Autor: Pierce GL; Department of Health and Human Physiology, University of Iowa, Iowa City, Iowa.; Department of Internal Medicine, University of Iowa, Iowa City, Iowa.; Abboud Cardiovascular Research Center, University of Iowa, Iowa City, Iowa.; Fraternal Order of Eagles Diabetes Research Center, University of Iowa, Iowa City, Iowa., Coutinho TA; Department of Medicine, University of Ottawa, Ottawa, Ontario, Canada.; Divisions of Cardiology and Cardiac Prevention and Rehabilitation, University of Ottawa Heart Institute, Ottawa, Ontario, Canada., DuBose LE; Division of Geriatrics, Department of Medicine, University of Colorado Anschutz Medical Campus, Aurora, Colorado., Donato AJ; Department of Internal Medicine, University of Utah, Salt Lake City, Utah.; Department of Nutrition and Integrative Physiology, University of Utah, Salt Lake City, Utah.; Department of Biochemistry, University of Utah, Salt Lake City, Utah.; Geriatric Research Education and Clinical Center, VA Salt Lake City, Salt Lake City, Utah.
Jazyk: angličtina
Zdroj: Physiology (Bethesda, Md.) [Physiology (Bethesda)] 2022 May 01; Vol. 37 (3), pp. 154-173. Date of Electronic Publication: 2021 Nov 15.
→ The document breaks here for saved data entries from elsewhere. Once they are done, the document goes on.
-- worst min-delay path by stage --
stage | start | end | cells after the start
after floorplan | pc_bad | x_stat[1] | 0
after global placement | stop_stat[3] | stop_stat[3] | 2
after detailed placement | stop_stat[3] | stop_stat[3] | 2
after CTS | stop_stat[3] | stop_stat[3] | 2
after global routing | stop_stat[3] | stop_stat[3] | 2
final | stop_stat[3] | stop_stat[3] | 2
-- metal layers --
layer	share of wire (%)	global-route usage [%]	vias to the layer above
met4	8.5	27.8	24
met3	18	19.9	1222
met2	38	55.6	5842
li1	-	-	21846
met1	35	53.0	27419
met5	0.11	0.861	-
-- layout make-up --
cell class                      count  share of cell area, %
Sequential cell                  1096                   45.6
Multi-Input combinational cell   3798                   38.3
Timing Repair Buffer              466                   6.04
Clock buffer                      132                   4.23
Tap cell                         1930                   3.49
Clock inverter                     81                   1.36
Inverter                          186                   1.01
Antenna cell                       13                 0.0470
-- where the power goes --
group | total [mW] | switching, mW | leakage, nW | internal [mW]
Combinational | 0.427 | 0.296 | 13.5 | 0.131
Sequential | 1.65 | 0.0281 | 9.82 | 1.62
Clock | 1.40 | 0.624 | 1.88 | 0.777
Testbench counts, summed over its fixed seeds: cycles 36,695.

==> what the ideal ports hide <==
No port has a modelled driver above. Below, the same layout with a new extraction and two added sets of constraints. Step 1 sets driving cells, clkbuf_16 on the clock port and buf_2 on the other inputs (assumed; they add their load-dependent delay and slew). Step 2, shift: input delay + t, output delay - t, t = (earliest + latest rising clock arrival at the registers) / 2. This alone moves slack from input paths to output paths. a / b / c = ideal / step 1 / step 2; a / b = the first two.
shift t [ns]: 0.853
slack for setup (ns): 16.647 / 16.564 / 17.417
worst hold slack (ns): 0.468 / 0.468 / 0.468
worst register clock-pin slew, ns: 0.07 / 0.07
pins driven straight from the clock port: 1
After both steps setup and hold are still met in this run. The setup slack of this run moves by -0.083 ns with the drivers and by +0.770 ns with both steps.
Context: an optimization exercise on an open-source flow, tuned for small area and a short achievable clock period. The choices shown serve that exercise and are no tape-out recipe.
The RTL was checked by simulation tests, not by an equivalence proof against the original design.
In runs 1 to 3 and 5 to 10 the design's own scripts or RTL, not TritonCTS, make the clock network.
The clock input has no modelled driver; a real chip could not lean on it and would need a root buffer or a full tree.
Power and IR drop assume default switching activity.

==> design.v <==
module fir_filter #(parameter N = 101) (
    input wire clk,
    input wire reset,
    input wire signed [15:0] x_in,
    output reg signed [15:0] y_out
);
    reg signed [15:0] d0;                   
    reg signed [15:0] dl [1:N-1];           
    reg signed [15:0] d101;                 
    reg full_q;                             
    reg [6:0] cnt;                          
    integer i;
    wire full = (cnt == N);
    always @(posedge clk) begin
        dl[1] <= d0;
        for (i = 2; i < N; i = i + 1)
            dl[i] <= dl[i-1];
        d101 <= dl[N-1];
    end
    always @(posedge clk or posedge reset) begin
        if (reset) begin
            d0 <= 16'd0;
            full_q <= 1'b0;
            y_out <= 16'd0;
            cnt <= 7'd0;
        end else begin
            d0 <= x_in;
            full_q <= full;
            y_out <= d0 + (full_q ? d101 : 16'sd0) - y_out;
            if (!full)
                cnt <= cnt + 7'd1;
        end
    end
endmodule
Source: an optimization exercise on an open RTL-to-GDS flow (aim: small area, a short achievable clock period and few clock cycles per item). Production flows keep margins and buffers that such runs may drop.
RTL that was checked went through simulation tests only; none was proved equivalent to the original.
Power figures rest on the tool's default switching activity, not on a simulated workload.

==> job 9582 <==
==> flow/design.v (excerpt) <==
module multiplyer(
    clk,
    rst_n,
    A,
    B,
    result,
    start_sig,
    done_sig
);
Settings: LEC_CHECK=0, CAP_MARGIN=20, CORE_MARGIN=2, CORE_UTILIZATION=40, SETUP_SLACK_MARGIN=3.0, SLEW_MARGIN=20; clock period 8.0 ns.
standard.sh (not shown) runs the stock make flow with config.mk's settings and CLKGATE_MAP_FILE= SYNTH_SCRIPT=/design/flow/synth_recipe.tcl, a recipe that flattens the netlist after the stock synthesis.
==> flow/flow/run.sh <==
#!/bin/bash
export BUFFER_PORTS_ARGS="-buffer_cell sky130_fd_sc_hd__buf_2"
bash standard.sh > standard.log 2>&1
==> job 7504 (differences from job 9582) <==
==> flow/flow/run.sh (replaced) <==
#!/bin/bash
set -uo pipefail
export BUFFER_PORTS_ARGS="-buffer_cell sky130_fd_sc_hd__buf_2"
bash standard.sh synth > synth.log 2>&1 || exit 1
R=$(sed -n 's/.*WORK_HOME=\([^ ]*\).*/\1/p' standard.sh | head -1)/results/$FLOW_PLATFORM/multiplyer/base
cp $R/1_2_yosys.v yosys_orig.v
python3 flow/polopt.py yosys_orig.v yosys_pol.v > polopt.log 2>&1
cat > equiv.ys <<EOS
read_liberty -ignore_miss_func $FLOW_HOME/platforms/$FLOW_PLATFORM/lib/sky130_fd_sc_hd__tt_025C_1v80.lib
read_verilog yosys_orig.v
rename $FLOW_TOP gold
read_verilog yosys_pol.v
rename $FLOW_TOP gate
rename -hide gold/w:* gold/x:* %d
rename -hide gate/w:* gate/x:* %d
rename -hide gold/c:_* gate/c:_*
equiv_make gold gate eq
hierarchy -top eq
flatten
async2sync
equiv_simple
equiv_status -assert
EOS
if yosys -s equiv.ys > equiv.log 2>&1; then
  cp yosys_pol.v $R/1_2_yosys.v
  rm -f $R/1_synth.odb
  echo "polarity rewrite used" >> polopt.log
else
  echo "equivalence failed; keeping synthesized netlist" >> polopt.log
fi
bash standard.sh > standard.log 2>&1
==> flow/flow/polopt.py (new file) <==
#!/usr/bin/env python3
"""Inverter minimisation on a mapped sky130 netlist by full-adder polarity.

A full adder is self-dual: FA(~a, ~b, ~c) = (~sum, ~cout).  Yosys's
extract_fa leaves many inverters between full adders; this pass chooses for
every fa_* cell whether it computes the true or the complemented signals so
that as few signals as possible need an inverter, then rewires the netlist
with at most one inverter per signal.  Flip-flops, ports and all other cells
are left as they are.

usage: polopt.py in.v out.v
"""
import re
import sys
import random
from collections import defaultdict

OUTPINS = {"X", "Y", "SUM", "COUT", "Q", "Q_N", "HI", "LO"}

src = open(sys.argv[1]).read()
cell_re = re.compile(r"^(\s*)(sky130_fd_sc_hd__\w+)\s+(\S+)\s*\((.*?)\);\n", re.S | re.M)
pin_re = re.compile(r"\.(\w+)\(([^()]*)\)")

cells = []   # dict(type, name, pins: list[(pin, net)], span)
for m in cell_re.finditer(src):
    pins = [(p, n.strip()) for p, n in pin_re.findall(m.group(4))]
    cells.append(dict(type=m.group(2), name=m.group(3), pins=pins, span=m.span()))

# ports
outports = set()
for m in re.finditer(r"^\s*output\s+(\[(\d+):(\d+)\]\s*)?(\S+?)\s*;", src, re.M):
    if m.group(1):
        hi, lo = int(m.group(2)), int(m.group(3))
        for i in range(min(hi, lo), max(hi, lo) + 1):
            outports.add(f"{m.group(4)}[{i}]")
    else:
        outports.add(m.group(4))

driver = {}
for ci, c in enumerate(cells):
    for p, n in c["pins"]:
        if p in OUTPINS:
            driver[n] = (ci, p)

is_inv = lambda c: re.match(r"sky130_fd_sc_hd__inv_\d+$", c["type"]) is not None
is_fa = lambda c: re.match(r"sky130_fd_sc_hd__fa_\d+$", c["type"]) is not None

removable = set()
for ci, c in enumerate(cells):
    if is_inv(c):
        y = dict(c["pins"])["Y"]
        if y not in outports:
            removable.add(ci)


def base(n):
    pol = 0
    seen = 0
    while n in driver and driver[n][0] in removable:
        ci = driver[n][0]
        n = dict(cells[ci]["pins"])["A"]
        pol ^= 1
        seen += 1
        if seen > 100:
            raise Exception("inverter loop")
    return n, pol


# consumers: (cell index, pin index, base, pol)
cons = defaultdict(list)   # base -> list of (ci, pi, pol)
for ci, c in enumerate(cells):
    if ci in removable:
        continue
    for pi, (p, n) in enumerate(c["pins"]):
        if p in OUTPINS:
            continue
        if n.startswith("1'") or n == "":
            continue
        b, pol = base(n)
        cons[b].append((ci, pi, pol))

fa_cells = [ci for ci, c in enumerate(cells) if is_fa(c)]
flip = defaultdict(int)

# the base nets driven by each FA and the bases each FA reads
fa_out = {ci: [n for p, n in cells[ci]["pins"] if p in OUTPINS] for ci in fa_cells}
fa_in_bases = defaultdict(set)
for b, lst in cons.items():
    for ci, pi, pol in lst:
        if ci in flip or is_fa(cells[ci]):
            fa_in_bases[ci].add(b)


def phys(b):
    d = driver.get(b)
    if d and is_fa(cells[d[0]]):
        return flip[d[0]]
    return 0


def cost(b):
    ph = phys(b)
    for ci, pi, pol in cons.get(b, ()):
        req = pol ^ (flip[ci] if is_fa(cells[ci]) else 0)
        if req != ph:
            return 1
    return 0


def affected(ci):
    return set(fa_out[ci]) | fa_in_bases[ci]


total = sum(cost(b) for b in list(cons.keys()))
sys.stderr.write(f"removable inverters {len(removable)}, full adders {len(fa_cells)}, "
                 f"inverted signals before {total}\n")
improved = True
rounds = 0
while improved and rounds < 50:
    improved = False
    rounds += 1
    order = fa_cells[:]
    random.Random(rounds).shuffle(order)
    for ci in order:
        aff = affected(ci)
        before = sum(cost(b) for b in aff)
        flip[ci] ^= 1
        after = sum(cost(b) for b in aff)
        if after < before:
            improved = True
            total += after - before
        else:
            flip[ci] ^= 1
sys.stderr.write(f"inverted signals after {total} ({sum(flip[c] for c in fa_cells)} adders flipped)\n")

# rewrite
newpins = {ci: list(c["pins"]) for ci, c in enumerate(cells)}
newcells = []
newwires = []
k = 0
for b, lst in cons.items():
    ph = phys(b)
    invnet = None
    for ci, pi, pol in lst:
        req = pol ^ (flip[ci] if is_fa(cells[ci]) else 0)
        p, _ = newpins[ci][pi]
        if req == ph:
            newpins[ci][pi] = (p, b)
        else:
            if invnet is None:
                k += 1
                invnet = f"_polinv{k}_"
                newwires.append(invnet)
                newcells.append(f"  sky130_fd_sc_hd__inv_1 _polinvc{k}_ (\n    .A({b} ),\n    .Y({invnet} )\n  );\n")
            newpins[ci][pi] = (p, invnet)

out = []
pos = 0
for ci, c in enumerate(cells):
    s, e = c["span"]
    out.append(src[pos:s])
    pos = e
    if ci in removable:
        continue
    m = cell_re.match(src, s)
    ind = m.group(1)
    body = ",\n".join(f"    .{p}({n} )" for p, n in newpins[ci])
    out.append(f"{ind}{c['type']} {c['name']} (\n{body}\n  );\n")
tail = src[pos:]
i = tail.rfind("endmodule")
out.append(tail[:i] + "".join(newcells) + tail[i:])
text = "".join(out)
# declare the new wires after the module header
decl = "".join(f"  wire {w};\n" for w in newwires)
j = text.index(");", text.index("module")) + 3
text = text[:j] + decl + text[j:]
open(sys.argv[2], "w").write(text)
--- a/flow/config.mk
+++ b/flow/config.mk
@@ -10,3 +10,3 @@
 export CORE_UTILIZATION = 40
-export SETUP_SLACK_MARGIN = 3.0
+export SETUP_SLACK_MARGIN = 2.5
 export SLEW_MARGIN = 20
==> comparison table <==
| metric | job 9582 | job 7504 |
|---|---|---|
| Synth Instances | 1092 | 977 |
| Fillers | 2288 | 2217 |
| Switch share | 50.2% | 50.8% |
| Layout cells sized above 1 | 14.1% | 13.5% |
| Total track usage | 20.0% | 20.6% |
| Final RePlAce weighted congestion | 0.809 | 0.851 |
| Clk network pwr share | 10.2% | 8.7% |
| Total number of multi-input combinational cells | 775 | 773 |
| Cell Rows | 56 | 55 |
| Net count reported at finish | 1501 | 1371 |
| Netlist Area Pre-Place | 0.00970 sq mm | 0.00927 sq mm |
| Maximum operating frequency | 203 MHz | 191 MHz |
| Finished layout cell area | 0.0112 sq mm | 0.0104 sq mm |
| Longest individual stage delay on the worst path | 0.41 ns | 0.39 ns |
| Die Footprint | 0.0255 sq mm | 0.0244 sq mm |
| Worst reg-to-reg path cell count | 15 | 16 |
| Number of well taps | 319 | 285 |
| Power drawn by the clock network | 0.467 mW | 0.371 mW |
| Number of gates on the worst path with buffers counted | 14 | 13 |
| Power density over the cells | 408 mW/mm^2 | 408 mW/mm^2 |
| Avg Vias per Cell | 5.04 | 5.21 |
| Status | timing/DRC/antenna clean | timing/DRC/antenna clean |
| Overall via count from detail_route | 7653 | 7054 |
| Met2 Use GR | 34.7% | 36.5% |
| Final setup margin | 3.09 ns | 2.77 ns |
Testbench counts of job 9582, summed over its fixed seeds: cycles 6,400, items 1,600.
Testbench counts of job 7504, summed over its fixed seeds: cycles 6,400, items 1,600.
This design comes from an exercise in tuning for small area, a short achievable clock period and few clock cycles on the open sky130 flow, not from production work. At most, simulation tests tie the RTL to the original design; equivalence was not proved. The clock input has no modelled driver; a real chip could not lean on it and would need a root buffer or a full tree. Power and IR drop assume default switching activity.

==> module rx_packet_handler, before the edit <==
module rx_packet_handler #(
	parameter DATA_WIDTH = 128,
	parameter DEBUG_EN = 0
	)(
	input  wire                    axi_clk,
	input  wire                    axi_aresetn,
	output wire [63:0]             m_axis_eth_tdata,
	output wire [7:0]              m_axis_eth_tuser,
	output wire                    m_axis_eth_tlast,
	output wire [7:0]              m_axis_eth_tkeep,
	output wire                    m_axis_eth_tvalid,
	input  wire                    m_axis_eth_tready,
	output wire [31:0]             addr_o,
	input  wire [DATA_WIDTH-1:0]   data_i,
	output wire                    en_o,
	output wire                    rst_o,
	output wire [DATA_WIDTH/8-1:0] wea_o,
	output wire                    wren_o,
	input  wire [31:0]             pkt_addr_i,
	input  wire [15:0]             pkt_len_i,
	input  wire                    pkt_addr_v_i,
	output wire                    pkt_ack_o
	);
reg        valid;       
reg  [1:0] sel_lo;      
reg  [1:0] sel_hi;      
reg        beat_end;    
reg        tlast;       
reg        tpart;       
reg        line_last;   
reg  [2:0] last_nkeep;  
reg  [6:0] line;        
reg        first;       
reg        ack_late;    
reg        ack_next;    
reg        last_cmp;    
reg        rd_idle;     
reg        rd_end;      
reg        ack_idle;    
reg        ack_end;     
wire [11:0] len       = pkt_len_i[11:0];           
wire        len_z     = len[3:0] == 4'd0;           
wire        last_two  = len_z | (len[3:0] > 4'd8);  
wire        one_line  = len <= 12'd16;
wire        two_lines = ~one_line & (len <= 12'd32);
wire [2:0]  last_keep = ~last_nkeep;
wire ready   = m_axis_eth_tready;
wire rd      = pkt_addr_v_i & (rd_idle | (ready & rd_end));
wire ack     = ack_late | ack_idle | (ready & ack_end);
wire rd_last = ack_next | (first & one_line);
wire next_last = ({1'b0, line} + 8'd1 == len[11:4]) |
                 (len_z & ({1'b0, line} + 8'd2 == len[11:4]));
wire valid_n    = rd | (valid & ~(ready & beat_end));
wire beat_end_n = rd ? rd_last & ~last_two : (ready | beat_end);
wire rd_end_n   = rd ? ack_next & ~last_two : (ready | beat_end);
wire ack_late_n = rd & first & one_line;
wire ack_next_n = rd ? (first ? two_lines : ~ack_next & last_cmp) : ack_next;
wire rd_idle_n  = ~valid_n & ~ack_late_n;
always @(posedge axi_clk) begin
	if (~axi_aresetn) begin
		valid    <= 1'b0;
		line     <= 7'd0;
		first    <= 1'b1;
		ack_late <= 1'b0;
		ack_next <= 1'b0;
		rd_idle  <= 1'b1;
		ack_idle <= 1'b0;
		ack_end  <= 1'b0;
	end else begin
		valid    <= valid_n;
		ack_late <= ack_late_n;
		ack_next <= ack_next_n;
		rd_idle  <= rd_idle_n;
		ack_idle <= ack_next_n & rd_idle_n;
		ack_end  <= ack_next_n & rd_end_n;
		if (ack) begin
			line  <= 7'd0;
			first <= 1'b1;
		end else if (rd) begin
			line  <= line + 7'd1;
			first <= 1'b0;
		end
	end
end
always @(posedge axi_clk) begin
	last_cmp <= next_last;
	beat_end <= beat_end_n;
	rd_end   <= rd_end_n;
	if (rd) begin
		sel_lo     <= 2'b11;
		sel_hi     <= 2'b00;
		tlast      <= rd_last & ~last_two;
		tpart      <= rd_last & ~last_two & (len[2:0] != 3'd0);
		line_last  <= rd_last;
		last_nkeep <= ~len[2:0];
	end else if (ready) begin
		sel_lo[0]  <= 1'b0;
		sel_hi[0]  <= 1'b1;
		tlast      <= line_last;
		tpart      <= line_last & (last_nkeep != 3'd7);
	end
	if (~rd & ready & valid) begin
		sel_lo[1]  <= 1'b0;
		sel_hi[1]  <= 1'b1;
	end
end
genvar i;
generate
	for (i = 0; i < 64; i = i + 1) begin : g_tdata
		assign m_axis_eth_tdata[i] = (sel_lo[i/32] & data_i[i]) | (sel_hi[i/32] & data_i[64+i]);
	end
	for (i = 0; i < 8; i = i + 1) begin : g_tkeep
		assign m_axis_eth_tkeep[i] = ~tpart | (last_keep > i);
	end
endgenerate
assign m_axis_eth_tuser  = 8'h00;
assign m_axis_eth_tlast  = tlast;
assign m_axis_eth_tvalid = valid;
assign addr_o    = {15'd0, pkt_addr_i[16:11], line, 4'h0};
assign en_o      = rd;
assign rst_o     = 1'b0;
assign wea_o     = {(DATA_WIDTH/8){1'b0}};
assign wren_o    = 1'b0;
assign pkt_ack_o = ack;
endmodule
Background: an optimization exercise with open tools, aiming at small area, a short achievable clock period and few clock cycles per item. Do not read the settings as production practice.
Only simulation tests tie the RTL to the original design; equivalence was not proved.

== the baseline ==
==> module Cfu, before the edit <==
module Cfu (
    input               cmd_valid,
    output              cmd_ready,
    input      [9:0]    cmd_payload_function_id,
    input      [31:0]   cmd_payload_inputs_0,
    input      [31:0]   cmd_payload_inputs_1,
    output              rsp_valid,
    input               rsp_ready,
    output     [31:0]   rsp_payload_outputs_0,
    input               reset,
    input               clk
);
    reg [31:0] InputOffset, FilterOffset, accumulator;
    reg [31:0] acc0, acc1, acc2, acc3, global_input;
    reg  [3:0] zf;       
    reg [31:0] kprod;    
    reg [31:0] cg;       
    reg [31:0] hold;     
    reg  [9:0] sg;       
    reg [14:0] bdig;     
    reg [17:0] pa, pb;   
    reg        pend;     
    reg        f0seen;   
    reg        f0ph;     
    reg  [2:0] kstep;    
    reg        op_mac, op_cg, op_p2;
    reg  [1:0] op_k;
    reg  [3:0] rdhaz;    
    wire       op_p1 = f0ph;    
    wire [31:0] in0 = cmd_payload_inputs_0;
    wire [31:0] in1 = cmd_payload_inputs_1;
    wire [6:0]  f   = cmd_payload_function_id[9:3];
    wire [15:0] lo = 16'd1 << f[3:0];
    wire  [3:0] l2 = 4'd1 << f[1:0];
    wire fz    = ~(f[6] | f[5] | f[4]);
    wire is0   = fz & lo[0];
    wire is1   = fz & lo[1];
    wire is2   = fz & lo[2];
    wire is3   = fz & lo[3];
    wire is4   = fz & lo[4];
    wire is5   = fz & lo[5];
    wire isMac = fz & (lo[6] | lo[7] | lo[8] | lo[9]);
    wire is10  = fz & lo[10];
    wire isRd  = fz & (lo[11] | lo[12] | lo[13] | lo[14]);
    wire fast  = is0 | is5 | isMac | is10 | isRd;    
    wire [1:0] kmac = {~f[1], f[0]};               
    wire kbusy = (kstep != 3'd0);
    wire stall = (is0 & ~f0ph)
               | ((is0 | is5 | isMac) & kbusy)
               | (is4 & op_p2)
               | (isRd & rdhaz[f[1:0]]);
    assign cmd_ready = ~pend & ~stall;
    wire   accept    = cmd_valid & cmd_ready;
    assign rsp_valid = pend | (accept & fast);
    wire [31:0] acc0z = acc0 & {32{~zf[0]}};
    wire [31:0] acc1z = acc1 & {32{~zf[1]}};
    wire [31:0] acc2z = acc2 & {32{~zf[2]}};
    wire [31:0] acc3z = acc3 & {32{~zf[3]}};
    wire [31:0] accsel_r = f[1] ? (f[0] ? acc0z : acc3z) : (f[0] ? acc2z : acc1z);
    assign rsp_payload_outputs_0 = pend ? hold : (f[3] ? accsel_r : accumulator);
    reg [31:0] rval;
    always @(*) begin
        if (is0 | is4)            rval = accumulator;
        else if (is2 | is3)       rval = in0;
        else if (isRd)            rval = accsel_r;
        else                      rval = 32'd0;
    end
    wire [31:0] pu = f0seen ? in1 : global_input;
    wire [17:0] qa, qb;
    cfu_prod prod (.U(pu), .V(in0), .A(qa), .B(qb));
    wire [31:0] sin = f0seen ? in1 : in0;
    wire [9:0]  s0;
    cfu_ssum ssum (.W(sin), .S(s0));
    reg  [9:0]  snext;
    always @(*) begin
        case (kstep)
            3'd1: snext = {2'b00, InputOffset[31:24]};
            3'd2: snext = {2'b00, InputOffset[23:16]};
            3'd3: snext = {2'b00, InputOffset[15:8]};
            3'd4: snext = {2'b00, InputOffset[7:0]};
            3'd5: snext = sg;
            default: snext = s0;
        endcase
    end
    wire [10:0] se = {snext, 1'b0};
    reg  [4:0]  bone, btwo, bneg;
    integer j;
    always @(*) begin
        for (j = 0; j < 5; j = j + 1) begin
            bone[j] = se[2*j+1] ^ se[2*j];
            btwo[j] = (se[2*j+2] & ~se[2*j+1] & ~se[2*j]) | (~se[2*j+2] & se[2*j+1] & se[2*j]);
            bneg[j] = se[2*j+2];
        end
    end
    wire kstepping = (kstep >= 3'd2);
    reg [31:0] accsel_m;
    always @(*) begin
        case (op_k)
            2'd0: accsel_m = acc0;
            2'd1: accsel_m = acc1;
            2'd2: accsel_m = acc2;
            default: accsel_m = acc3;
        endcase
    end
    wire        pen = op_mac | op_p1;
    wire [31:0] X = (op_mac | op_p1) ? InputOffset : FilterOffset;
    wire [31:0] C = op_mac ? cg : ((op_p1 | op_cg) ? {kprod[29:0], 2'b00} : 32'd0);
    wire [31:0] M = kstepping ? ((kstep == 3'd2) ? 32'd0 : {kprod[23:0], 8'd0}) :
                    (op_p1 | op_p2) ? accumulator :
                    (op_mac & ~zf[op_k]) ? accsel_m : 32'd0;
    wire [31:0] R;
    cfu_dp dp (.A(pa), .B(pb), .pen(pen), .X(X), .M(M), .C(C),
               .bone(bdig[4:0]), .btwo(bdig[9:5]), .bneg(bdig[14:10]), .R(R));
    always @(posedge clk) begin
        bdig <= {bneg, btwo, bone};
        pa <= qa;
        pb <= qb;
        if (~pend) hold <= rval;
        if (reset) begin
            InputOffset <= 32'd0;
            FilterOffset <= 32'd0;
            accumulator <= 32'd0;
            zf <= 4'b1111;
            global_input <= 32'd0;
            sg <= 10'd0;
            pend <= 1'b0;
            f0seen <= 1'b0;
            f0ph <= 1'b0;
            kstep <= 3'd1;       
            op_mac <= 1'b0; op_cg <= 1'b0; op_p2 <= 1'b0;
            op_k <= 2'd0;
            rdhaz <= 4'd0;
        end else begin
            pend <= pend ? ~rsp_ready : (accept & (~fast | ~rsp_ready));
            f0seen <= cmd_valid & ~pend & is0 & ~f0seen & ~f0ph & ~kbusy;
            f0ph <= f0seen;
            op_p2  <= accept & is0;
            op_mac <= accept & isMac;
            op_k   <= kmac;
            rdhaz  <= {4{accept & isMac}} & {l2[2], l2[1], l2[0], l2[3]};
            op_cg  <= (accept & is5) | ((kstep == 3'd5) & ~(accept & (is2 | is3)));
            if (accept & is2) InputOffset <= in0;
            if (accept & is3) FilterOffset <= in0;
            if (accept & (is2 | is3)) kstep <= 3'd1;
            else if (kbusy) kstep <= (kstep == 3'd5) ? 3'd0 : kstep + 3'd1;
            if (kstepping) kprod <= R;
            if (op_cg) cg <= R;
            if (accept & is5) begin
                global_input <= in0;
                sg <= s0;
            end
            if (accept & is1) accumulator <= 32'd0;
            else if (op_p1 | op_p2) accumulator <= R;
            if (accept & is10) zf <= 4'b1111;
            else if (op_mac) zf <= zf & ~(4'b0001 << op_k);
        end
        if (op_mac) begin
            case (op_k)
                2'd0: acc0 <= R;
                2'd1: acc1 <= R;
                2'd2: acc2 <= R;
                default: acc3 <= R;
            endcase
        end
    end
endmodule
DOI: 10.1152/physiol.00035.2021
Abstrakt: Aortic stiffness increases with advancing age, more than doubling during the human life span, and is a robust predictor of cardiovascular disease (CVD) clinical events independent of traditional risk factors. The aorta increases in diameter and length to accommodate growing body size and cardiac output in youth, but in middle and older age the aorta continues to remodel to a larger diameter, thinning the pool of permanent elastin fibers, increasing intramural wall stress and resulting in the transfer of load bearing onto stiffer collagen fibers. Whereas aortic stiffening in early middle age may be a compensatory mechanism to normalize intramural wall stress and therefore theoretically "good" early in the life span, the negative clinical consequences of accelerated aortic stiffening beyond middle age far outweigh any earlier physiological benefit. Indeed, aortic stiffness and the loss of the "windkessel effect" with advancing age result in elevated pulsatile pressure and flow in downstream microvasculature that is associated with subclinical damage to high-flow, low-resistance organs such as brain, kidney, retina, and heart. The mechanisms of aortic stiffness include alterations in extracellular matrix proteins (collagen deposition, elastin fragmentation), increased arterial tone (oxidative stress and inflammation-related reduced vasodilators and augmented vasoconstrictors; enhanced sympathetic activity), arterial calcification, vascular smooth muscle cell stiffness, and extracellular matrix glycosaminoglycans. Given the rapidly aging population of the United States, aortic stiffening will likely contribute to substantial CVD burden over the next 2-3 decades unless new therapeutic targets and interventions are identified to prevent the potential avalanche of clinical sequelae related to age-related aortic stiffness.